[Stored data]
========================================

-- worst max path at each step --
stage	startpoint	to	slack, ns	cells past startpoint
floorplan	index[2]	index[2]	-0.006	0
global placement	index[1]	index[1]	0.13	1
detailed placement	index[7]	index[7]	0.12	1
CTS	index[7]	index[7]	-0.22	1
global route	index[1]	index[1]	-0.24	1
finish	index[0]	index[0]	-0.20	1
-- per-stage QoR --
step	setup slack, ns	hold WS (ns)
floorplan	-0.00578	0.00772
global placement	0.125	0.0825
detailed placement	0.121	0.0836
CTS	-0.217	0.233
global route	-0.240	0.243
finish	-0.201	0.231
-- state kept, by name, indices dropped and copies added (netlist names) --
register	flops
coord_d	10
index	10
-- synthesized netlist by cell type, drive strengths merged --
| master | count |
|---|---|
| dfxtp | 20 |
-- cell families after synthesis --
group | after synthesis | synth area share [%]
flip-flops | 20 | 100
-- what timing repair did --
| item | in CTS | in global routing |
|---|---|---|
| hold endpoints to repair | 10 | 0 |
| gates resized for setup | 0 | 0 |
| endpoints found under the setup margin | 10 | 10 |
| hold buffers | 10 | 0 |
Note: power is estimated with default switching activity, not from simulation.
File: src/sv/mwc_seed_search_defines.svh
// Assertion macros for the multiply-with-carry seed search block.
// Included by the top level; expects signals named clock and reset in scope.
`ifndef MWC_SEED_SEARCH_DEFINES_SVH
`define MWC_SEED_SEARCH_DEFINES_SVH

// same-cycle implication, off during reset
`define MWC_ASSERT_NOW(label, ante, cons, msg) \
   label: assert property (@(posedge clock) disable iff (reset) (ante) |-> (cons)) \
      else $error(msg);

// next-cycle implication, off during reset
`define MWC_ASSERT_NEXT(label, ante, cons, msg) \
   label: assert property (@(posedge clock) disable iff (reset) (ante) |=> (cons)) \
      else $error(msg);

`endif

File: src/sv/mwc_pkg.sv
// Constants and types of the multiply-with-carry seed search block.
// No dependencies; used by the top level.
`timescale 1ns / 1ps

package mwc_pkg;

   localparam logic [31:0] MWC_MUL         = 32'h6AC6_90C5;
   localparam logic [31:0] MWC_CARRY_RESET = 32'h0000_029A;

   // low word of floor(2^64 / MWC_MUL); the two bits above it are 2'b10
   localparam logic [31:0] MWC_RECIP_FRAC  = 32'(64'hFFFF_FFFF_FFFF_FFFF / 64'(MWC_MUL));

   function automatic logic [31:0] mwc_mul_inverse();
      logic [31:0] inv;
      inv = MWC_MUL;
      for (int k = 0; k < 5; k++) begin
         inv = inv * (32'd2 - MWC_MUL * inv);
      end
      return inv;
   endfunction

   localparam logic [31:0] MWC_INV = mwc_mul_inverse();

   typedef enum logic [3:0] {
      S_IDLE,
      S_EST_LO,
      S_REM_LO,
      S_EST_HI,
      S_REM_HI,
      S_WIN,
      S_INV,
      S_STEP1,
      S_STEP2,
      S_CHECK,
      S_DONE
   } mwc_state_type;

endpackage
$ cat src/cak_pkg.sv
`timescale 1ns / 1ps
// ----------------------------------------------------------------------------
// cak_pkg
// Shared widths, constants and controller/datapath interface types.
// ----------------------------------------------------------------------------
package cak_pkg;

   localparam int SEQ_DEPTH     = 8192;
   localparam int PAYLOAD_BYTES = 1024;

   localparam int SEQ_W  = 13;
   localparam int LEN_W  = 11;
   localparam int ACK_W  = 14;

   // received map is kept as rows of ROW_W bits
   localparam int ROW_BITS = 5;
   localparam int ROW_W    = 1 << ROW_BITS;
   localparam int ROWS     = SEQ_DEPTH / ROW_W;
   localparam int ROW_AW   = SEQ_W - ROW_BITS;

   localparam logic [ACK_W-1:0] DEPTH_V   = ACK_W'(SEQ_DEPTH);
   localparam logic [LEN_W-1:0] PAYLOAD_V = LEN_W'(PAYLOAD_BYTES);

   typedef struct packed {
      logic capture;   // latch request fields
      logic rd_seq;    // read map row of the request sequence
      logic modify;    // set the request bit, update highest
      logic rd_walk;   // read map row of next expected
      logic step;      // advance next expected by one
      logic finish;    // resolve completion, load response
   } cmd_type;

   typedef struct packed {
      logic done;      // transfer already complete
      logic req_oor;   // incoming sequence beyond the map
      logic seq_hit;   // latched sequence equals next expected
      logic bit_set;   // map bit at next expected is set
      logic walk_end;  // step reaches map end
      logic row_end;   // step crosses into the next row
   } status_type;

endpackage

========================================

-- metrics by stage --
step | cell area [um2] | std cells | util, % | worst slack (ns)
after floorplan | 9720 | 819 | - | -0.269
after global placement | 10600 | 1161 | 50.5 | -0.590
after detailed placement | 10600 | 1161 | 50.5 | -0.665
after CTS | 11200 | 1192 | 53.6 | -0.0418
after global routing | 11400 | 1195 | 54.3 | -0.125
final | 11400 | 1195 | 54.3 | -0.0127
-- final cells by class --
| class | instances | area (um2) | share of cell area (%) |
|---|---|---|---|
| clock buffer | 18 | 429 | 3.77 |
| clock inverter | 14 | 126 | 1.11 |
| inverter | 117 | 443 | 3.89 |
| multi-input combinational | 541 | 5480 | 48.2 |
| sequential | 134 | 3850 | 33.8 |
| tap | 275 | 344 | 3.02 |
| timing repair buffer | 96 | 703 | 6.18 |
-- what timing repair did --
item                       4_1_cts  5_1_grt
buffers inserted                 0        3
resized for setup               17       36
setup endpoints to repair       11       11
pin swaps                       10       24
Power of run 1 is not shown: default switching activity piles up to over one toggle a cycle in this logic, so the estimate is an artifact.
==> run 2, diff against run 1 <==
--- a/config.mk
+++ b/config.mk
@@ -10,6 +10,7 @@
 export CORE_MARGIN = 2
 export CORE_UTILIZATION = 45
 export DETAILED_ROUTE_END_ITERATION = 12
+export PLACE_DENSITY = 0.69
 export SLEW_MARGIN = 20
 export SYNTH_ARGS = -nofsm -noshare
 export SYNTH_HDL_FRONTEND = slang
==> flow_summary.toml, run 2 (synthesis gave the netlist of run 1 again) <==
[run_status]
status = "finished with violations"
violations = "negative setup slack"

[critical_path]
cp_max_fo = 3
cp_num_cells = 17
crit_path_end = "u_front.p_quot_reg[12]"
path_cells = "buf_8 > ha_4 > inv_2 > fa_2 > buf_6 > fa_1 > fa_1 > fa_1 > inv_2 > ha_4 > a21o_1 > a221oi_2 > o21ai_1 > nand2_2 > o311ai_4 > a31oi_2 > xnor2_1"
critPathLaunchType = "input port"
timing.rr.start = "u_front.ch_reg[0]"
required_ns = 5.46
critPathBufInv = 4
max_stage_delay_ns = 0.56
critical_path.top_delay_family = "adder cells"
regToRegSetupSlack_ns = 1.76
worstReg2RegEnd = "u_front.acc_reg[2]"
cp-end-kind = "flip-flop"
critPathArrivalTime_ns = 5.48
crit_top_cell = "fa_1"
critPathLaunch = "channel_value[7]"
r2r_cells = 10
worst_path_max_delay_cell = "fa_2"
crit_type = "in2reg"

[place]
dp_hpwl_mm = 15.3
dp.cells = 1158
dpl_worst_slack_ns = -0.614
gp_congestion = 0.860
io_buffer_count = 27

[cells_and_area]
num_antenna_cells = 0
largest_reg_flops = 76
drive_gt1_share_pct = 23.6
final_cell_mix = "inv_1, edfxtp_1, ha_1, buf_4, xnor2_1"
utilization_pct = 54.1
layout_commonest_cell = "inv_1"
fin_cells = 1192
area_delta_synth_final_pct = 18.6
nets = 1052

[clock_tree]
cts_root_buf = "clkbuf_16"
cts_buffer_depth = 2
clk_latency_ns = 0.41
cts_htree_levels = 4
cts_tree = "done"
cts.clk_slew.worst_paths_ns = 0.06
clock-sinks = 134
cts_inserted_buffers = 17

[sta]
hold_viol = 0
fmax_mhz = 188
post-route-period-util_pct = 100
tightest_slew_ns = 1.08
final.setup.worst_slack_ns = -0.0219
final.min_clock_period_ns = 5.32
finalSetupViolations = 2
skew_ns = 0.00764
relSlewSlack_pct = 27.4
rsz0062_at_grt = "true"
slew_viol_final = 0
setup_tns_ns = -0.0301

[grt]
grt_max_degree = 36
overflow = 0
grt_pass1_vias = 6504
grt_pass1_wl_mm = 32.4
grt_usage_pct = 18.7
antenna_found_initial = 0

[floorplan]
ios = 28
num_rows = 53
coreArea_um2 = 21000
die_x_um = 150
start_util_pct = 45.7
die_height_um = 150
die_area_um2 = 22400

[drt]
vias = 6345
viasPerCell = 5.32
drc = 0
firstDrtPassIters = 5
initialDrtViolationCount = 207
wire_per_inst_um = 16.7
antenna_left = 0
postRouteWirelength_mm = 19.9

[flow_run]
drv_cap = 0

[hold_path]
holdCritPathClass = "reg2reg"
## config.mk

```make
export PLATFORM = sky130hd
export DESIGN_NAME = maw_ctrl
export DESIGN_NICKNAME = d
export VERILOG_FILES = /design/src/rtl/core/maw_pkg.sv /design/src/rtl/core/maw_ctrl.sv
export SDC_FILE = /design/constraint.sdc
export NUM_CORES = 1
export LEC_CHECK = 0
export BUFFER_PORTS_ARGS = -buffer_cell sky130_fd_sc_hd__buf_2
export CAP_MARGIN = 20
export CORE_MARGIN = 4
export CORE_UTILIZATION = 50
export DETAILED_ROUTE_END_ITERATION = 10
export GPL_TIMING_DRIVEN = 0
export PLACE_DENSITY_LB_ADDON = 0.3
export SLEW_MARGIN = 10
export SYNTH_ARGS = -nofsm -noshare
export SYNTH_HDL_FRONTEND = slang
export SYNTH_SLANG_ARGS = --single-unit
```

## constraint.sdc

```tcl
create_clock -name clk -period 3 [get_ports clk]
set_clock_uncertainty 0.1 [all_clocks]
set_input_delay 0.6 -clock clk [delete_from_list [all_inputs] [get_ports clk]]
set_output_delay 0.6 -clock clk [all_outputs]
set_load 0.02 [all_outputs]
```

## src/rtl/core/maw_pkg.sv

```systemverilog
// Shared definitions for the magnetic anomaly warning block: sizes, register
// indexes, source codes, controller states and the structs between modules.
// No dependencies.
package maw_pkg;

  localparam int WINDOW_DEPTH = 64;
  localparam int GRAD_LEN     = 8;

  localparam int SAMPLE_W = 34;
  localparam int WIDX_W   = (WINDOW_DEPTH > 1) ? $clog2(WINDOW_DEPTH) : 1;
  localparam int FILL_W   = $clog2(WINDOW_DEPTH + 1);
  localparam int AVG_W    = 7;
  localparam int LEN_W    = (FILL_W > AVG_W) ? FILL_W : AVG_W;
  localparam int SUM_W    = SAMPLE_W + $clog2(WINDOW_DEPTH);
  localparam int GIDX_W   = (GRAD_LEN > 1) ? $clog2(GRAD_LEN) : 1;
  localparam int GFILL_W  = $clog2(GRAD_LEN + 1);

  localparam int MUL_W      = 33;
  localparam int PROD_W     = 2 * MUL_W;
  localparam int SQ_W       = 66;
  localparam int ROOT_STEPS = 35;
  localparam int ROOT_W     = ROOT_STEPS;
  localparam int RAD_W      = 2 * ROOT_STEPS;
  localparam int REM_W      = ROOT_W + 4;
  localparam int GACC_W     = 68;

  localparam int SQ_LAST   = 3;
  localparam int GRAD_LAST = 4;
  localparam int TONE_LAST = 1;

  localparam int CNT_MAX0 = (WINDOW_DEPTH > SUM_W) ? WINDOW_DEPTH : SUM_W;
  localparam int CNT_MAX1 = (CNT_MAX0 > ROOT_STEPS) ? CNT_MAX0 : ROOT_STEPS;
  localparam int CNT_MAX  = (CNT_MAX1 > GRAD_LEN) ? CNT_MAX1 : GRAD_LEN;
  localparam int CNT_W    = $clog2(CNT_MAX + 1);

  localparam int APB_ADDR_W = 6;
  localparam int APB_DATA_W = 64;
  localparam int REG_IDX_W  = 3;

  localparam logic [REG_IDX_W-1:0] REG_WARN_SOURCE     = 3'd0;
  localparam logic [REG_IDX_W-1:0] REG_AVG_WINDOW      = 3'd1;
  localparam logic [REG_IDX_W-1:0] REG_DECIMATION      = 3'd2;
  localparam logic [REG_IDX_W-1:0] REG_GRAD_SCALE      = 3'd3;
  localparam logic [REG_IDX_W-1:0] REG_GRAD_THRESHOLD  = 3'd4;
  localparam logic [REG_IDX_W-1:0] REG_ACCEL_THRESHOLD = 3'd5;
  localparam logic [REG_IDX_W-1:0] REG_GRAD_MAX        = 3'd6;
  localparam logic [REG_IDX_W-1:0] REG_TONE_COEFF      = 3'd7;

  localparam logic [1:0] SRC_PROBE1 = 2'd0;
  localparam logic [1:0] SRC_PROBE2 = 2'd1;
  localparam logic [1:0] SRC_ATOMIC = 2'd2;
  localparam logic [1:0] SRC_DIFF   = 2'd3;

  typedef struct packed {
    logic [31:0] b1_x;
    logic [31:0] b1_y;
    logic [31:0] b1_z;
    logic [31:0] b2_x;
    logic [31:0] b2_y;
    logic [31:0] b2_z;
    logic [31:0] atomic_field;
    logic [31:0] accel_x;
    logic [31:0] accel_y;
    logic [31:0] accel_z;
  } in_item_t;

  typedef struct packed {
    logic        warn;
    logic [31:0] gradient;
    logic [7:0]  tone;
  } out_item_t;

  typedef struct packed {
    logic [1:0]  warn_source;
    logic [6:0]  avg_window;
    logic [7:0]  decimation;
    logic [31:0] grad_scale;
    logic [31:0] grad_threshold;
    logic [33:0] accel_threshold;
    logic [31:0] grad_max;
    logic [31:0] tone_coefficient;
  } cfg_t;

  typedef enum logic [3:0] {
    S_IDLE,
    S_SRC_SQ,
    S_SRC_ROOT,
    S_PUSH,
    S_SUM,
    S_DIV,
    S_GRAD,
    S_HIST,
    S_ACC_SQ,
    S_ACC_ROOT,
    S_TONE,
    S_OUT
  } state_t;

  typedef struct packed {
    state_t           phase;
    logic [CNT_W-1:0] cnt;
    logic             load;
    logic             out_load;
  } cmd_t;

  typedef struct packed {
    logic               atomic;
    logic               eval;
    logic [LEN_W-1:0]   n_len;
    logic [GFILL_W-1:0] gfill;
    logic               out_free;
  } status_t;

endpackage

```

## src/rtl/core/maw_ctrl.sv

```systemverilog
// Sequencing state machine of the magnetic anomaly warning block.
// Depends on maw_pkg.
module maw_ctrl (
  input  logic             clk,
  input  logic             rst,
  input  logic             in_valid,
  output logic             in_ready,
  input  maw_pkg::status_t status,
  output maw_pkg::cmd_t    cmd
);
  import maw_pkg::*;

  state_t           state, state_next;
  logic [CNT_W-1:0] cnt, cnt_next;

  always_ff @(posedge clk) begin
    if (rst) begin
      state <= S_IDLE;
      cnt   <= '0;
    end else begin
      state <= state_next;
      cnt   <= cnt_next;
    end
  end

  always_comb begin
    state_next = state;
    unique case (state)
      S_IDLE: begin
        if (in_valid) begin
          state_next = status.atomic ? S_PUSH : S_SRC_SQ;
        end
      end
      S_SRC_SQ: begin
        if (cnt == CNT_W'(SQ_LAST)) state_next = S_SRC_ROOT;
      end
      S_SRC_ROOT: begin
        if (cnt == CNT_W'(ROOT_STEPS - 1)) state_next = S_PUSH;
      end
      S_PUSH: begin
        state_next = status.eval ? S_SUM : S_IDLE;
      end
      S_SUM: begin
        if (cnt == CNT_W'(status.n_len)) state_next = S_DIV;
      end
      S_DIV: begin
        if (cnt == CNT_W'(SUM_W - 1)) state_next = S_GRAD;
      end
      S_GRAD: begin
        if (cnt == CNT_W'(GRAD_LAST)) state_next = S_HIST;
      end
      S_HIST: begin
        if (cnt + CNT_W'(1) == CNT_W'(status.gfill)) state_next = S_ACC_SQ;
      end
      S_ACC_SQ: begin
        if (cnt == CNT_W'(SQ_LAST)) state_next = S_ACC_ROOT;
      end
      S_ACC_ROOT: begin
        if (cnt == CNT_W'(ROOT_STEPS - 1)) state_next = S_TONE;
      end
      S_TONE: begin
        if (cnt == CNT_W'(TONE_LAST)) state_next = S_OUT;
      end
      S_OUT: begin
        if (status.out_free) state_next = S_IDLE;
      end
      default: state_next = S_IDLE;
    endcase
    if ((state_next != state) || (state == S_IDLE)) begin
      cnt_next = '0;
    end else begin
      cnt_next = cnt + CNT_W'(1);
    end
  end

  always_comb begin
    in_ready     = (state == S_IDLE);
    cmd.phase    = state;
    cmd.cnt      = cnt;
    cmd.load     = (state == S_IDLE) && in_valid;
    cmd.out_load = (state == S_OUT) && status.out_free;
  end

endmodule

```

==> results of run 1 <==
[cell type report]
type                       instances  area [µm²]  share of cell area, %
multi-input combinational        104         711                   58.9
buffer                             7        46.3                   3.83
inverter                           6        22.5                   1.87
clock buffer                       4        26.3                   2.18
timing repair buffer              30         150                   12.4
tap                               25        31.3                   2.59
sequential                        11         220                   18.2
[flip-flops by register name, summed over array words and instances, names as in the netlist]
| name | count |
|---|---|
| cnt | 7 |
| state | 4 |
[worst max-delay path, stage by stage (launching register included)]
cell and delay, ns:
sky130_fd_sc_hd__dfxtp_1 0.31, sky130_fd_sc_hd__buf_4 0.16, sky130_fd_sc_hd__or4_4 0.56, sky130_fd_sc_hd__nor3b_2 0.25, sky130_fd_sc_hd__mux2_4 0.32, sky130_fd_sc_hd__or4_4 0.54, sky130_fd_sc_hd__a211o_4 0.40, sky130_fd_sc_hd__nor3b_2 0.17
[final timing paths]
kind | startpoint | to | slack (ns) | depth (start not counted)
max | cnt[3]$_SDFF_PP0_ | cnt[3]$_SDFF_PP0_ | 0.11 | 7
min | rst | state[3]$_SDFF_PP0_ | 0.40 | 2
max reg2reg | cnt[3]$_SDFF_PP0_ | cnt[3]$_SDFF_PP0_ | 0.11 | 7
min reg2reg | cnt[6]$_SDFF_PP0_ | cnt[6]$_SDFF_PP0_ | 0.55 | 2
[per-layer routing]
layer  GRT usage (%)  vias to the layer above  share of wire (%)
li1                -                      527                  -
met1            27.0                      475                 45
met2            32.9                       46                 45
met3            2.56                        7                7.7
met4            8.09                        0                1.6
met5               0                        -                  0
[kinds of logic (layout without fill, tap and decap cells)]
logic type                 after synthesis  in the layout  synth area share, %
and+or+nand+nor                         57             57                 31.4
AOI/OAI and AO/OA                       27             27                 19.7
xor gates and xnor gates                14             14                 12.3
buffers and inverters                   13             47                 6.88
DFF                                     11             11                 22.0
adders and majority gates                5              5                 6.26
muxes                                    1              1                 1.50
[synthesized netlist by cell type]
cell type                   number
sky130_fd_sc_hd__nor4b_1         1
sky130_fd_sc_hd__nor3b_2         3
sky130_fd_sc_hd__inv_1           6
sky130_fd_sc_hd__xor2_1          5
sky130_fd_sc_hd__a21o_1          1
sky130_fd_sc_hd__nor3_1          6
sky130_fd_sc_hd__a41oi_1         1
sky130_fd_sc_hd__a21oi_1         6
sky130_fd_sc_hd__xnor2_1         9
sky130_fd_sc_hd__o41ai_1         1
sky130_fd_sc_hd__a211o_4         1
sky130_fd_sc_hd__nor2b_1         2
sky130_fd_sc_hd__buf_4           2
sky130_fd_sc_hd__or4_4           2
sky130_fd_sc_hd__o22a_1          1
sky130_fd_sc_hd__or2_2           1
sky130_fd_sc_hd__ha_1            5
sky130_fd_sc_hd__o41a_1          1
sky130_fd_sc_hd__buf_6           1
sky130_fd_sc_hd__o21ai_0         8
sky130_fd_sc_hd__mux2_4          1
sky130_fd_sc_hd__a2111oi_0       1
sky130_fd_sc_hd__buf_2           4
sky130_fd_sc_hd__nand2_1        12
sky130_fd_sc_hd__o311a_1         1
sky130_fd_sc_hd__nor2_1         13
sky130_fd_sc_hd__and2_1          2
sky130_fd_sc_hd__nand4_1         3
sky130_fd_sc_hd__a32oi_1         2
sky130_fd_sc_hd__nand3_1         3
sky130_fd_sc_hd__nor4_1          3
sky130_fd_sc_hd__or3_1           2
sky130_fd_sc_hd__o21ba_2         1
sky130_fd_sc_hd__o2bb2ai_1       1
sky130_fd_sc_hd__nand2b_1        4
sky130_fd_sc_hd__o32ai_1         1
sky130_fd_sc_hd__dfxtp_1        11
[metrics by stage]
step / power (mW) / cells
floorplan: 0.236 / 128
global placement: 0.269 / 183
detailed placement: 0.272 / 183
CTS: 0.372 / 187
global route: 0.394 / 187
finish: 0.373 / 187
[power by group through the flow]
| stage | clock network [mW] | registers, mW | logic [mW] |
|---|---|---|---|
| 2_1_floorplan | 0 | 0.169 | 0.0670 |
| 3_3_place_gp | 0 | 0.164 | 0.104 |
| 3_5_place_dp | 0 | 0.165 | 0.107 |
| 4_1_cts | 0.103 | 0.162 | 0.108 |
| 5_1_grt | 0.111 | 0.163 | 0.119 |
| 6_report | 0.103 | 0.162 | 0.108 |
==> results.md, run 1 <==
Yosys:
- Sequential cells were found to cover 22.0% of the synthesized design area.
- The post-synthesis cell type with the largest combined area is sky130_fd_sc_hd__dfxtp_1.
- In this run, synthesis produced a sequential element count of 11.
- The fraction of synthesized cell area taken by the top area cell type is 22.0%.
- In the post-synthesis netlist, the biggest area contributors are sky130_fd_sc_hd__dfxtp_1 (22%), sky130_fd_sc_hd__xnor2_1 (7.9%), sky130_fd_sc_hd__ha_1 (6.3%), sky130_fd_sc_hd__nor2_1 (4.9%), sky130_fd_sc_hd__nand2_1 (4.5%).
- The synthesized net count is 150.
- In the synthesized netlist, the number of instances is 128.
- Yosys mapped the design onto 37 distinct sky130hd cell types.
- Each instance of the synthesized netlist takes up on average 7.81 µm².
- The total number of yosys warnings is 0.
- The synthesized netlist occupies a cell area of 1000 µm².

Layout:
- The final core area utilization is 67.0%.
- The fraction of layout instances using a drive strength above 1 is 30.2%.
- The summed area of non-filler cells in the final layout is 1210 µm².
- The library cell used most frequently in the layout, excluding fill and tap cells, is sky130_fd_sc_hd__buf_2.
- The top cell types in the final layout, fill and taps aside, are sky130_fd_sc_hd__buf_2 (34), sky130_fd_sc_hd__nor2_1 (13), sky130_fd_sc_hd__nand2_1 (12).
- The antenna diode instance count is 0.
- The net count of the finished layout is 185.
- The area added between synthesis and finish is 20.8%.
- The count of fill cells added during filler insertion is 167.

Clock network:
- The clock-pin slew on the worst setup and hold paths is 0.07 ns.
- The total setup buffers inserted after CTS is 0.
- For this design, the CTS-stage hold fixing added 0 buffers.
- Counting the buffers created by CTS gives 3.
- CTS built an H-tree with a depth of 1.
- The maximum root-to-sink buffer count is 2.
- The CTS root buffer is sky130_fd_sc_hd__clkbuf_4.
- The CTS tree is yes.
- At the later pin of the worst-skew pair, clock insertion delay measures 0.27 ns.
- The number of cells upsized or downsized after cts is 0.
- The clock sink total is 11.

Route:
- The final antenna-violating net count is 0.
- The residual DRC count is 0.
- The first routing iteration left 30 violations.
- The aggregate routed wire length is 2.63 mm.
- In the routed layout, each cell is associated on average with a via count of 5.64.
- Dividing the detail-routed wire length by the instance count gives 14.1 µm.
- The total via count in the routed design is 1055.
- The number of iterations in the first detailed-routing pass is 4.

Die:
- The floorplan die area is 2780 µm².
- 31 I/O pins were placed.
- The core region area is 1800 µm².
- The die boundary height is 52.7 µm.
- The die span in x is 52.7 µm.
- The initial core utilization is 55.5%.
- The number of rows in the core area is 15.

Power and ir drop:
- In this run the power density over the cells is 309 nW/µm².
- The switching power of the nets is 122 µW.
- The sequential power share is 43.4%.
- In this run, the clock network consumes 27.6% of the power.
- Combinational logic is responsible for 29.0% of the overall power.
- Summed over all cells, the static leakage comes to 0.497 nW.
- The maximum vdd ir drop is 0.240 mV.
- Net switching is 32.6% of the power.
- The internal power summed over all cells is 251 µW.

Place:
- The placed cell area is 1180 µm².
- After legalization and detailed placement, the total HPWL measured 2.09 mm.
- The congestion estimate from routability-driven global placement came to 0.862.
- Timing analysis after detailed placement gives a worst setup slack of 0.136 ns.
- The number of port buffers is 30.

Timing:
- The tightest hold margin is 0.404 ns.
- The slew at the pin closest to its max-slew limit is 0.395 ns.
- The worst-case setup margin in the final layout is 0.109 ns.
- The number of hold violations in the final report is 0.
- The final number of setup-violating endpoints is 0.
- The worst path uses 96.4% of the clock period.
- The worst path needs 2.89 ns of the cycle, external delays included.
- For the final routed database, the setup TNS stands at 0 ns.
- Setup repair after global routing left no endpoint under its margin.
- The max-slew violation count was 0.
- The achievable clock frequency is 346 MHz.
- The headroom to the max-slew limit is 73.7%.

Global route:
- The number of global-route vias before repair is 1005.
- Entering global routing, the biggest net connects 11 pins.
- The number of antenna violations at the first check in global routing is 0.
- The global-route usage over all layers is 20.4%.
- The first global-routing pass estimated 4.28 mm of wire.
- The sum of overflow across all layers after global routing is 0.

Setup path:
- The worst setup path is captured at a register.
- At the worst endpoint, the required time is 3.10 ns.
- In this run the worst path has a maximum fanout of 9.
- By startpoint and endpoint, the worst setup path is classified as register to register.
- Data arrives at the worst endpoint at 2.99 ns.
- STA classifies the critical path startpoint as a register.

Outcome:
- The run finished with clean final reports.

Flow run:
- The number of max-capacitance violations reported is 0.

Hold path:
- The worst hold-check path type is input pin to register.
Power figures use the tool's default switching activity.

========================================

Using the data above, reproduce exactly the lines between those holding "vias = 6345" and "[hold_path]", inclusive, and no others.

vias = 6345
viasPerCell = 5.32
drc = 0
firstDrtPassIters = 5
initialDrtViolationCount = 207
wire_per_inst_um = 16.7
antenna_left = 0
postRouteWirelength_mm = 19.9

[flow_run]
drv_cap = 0

[hold_path]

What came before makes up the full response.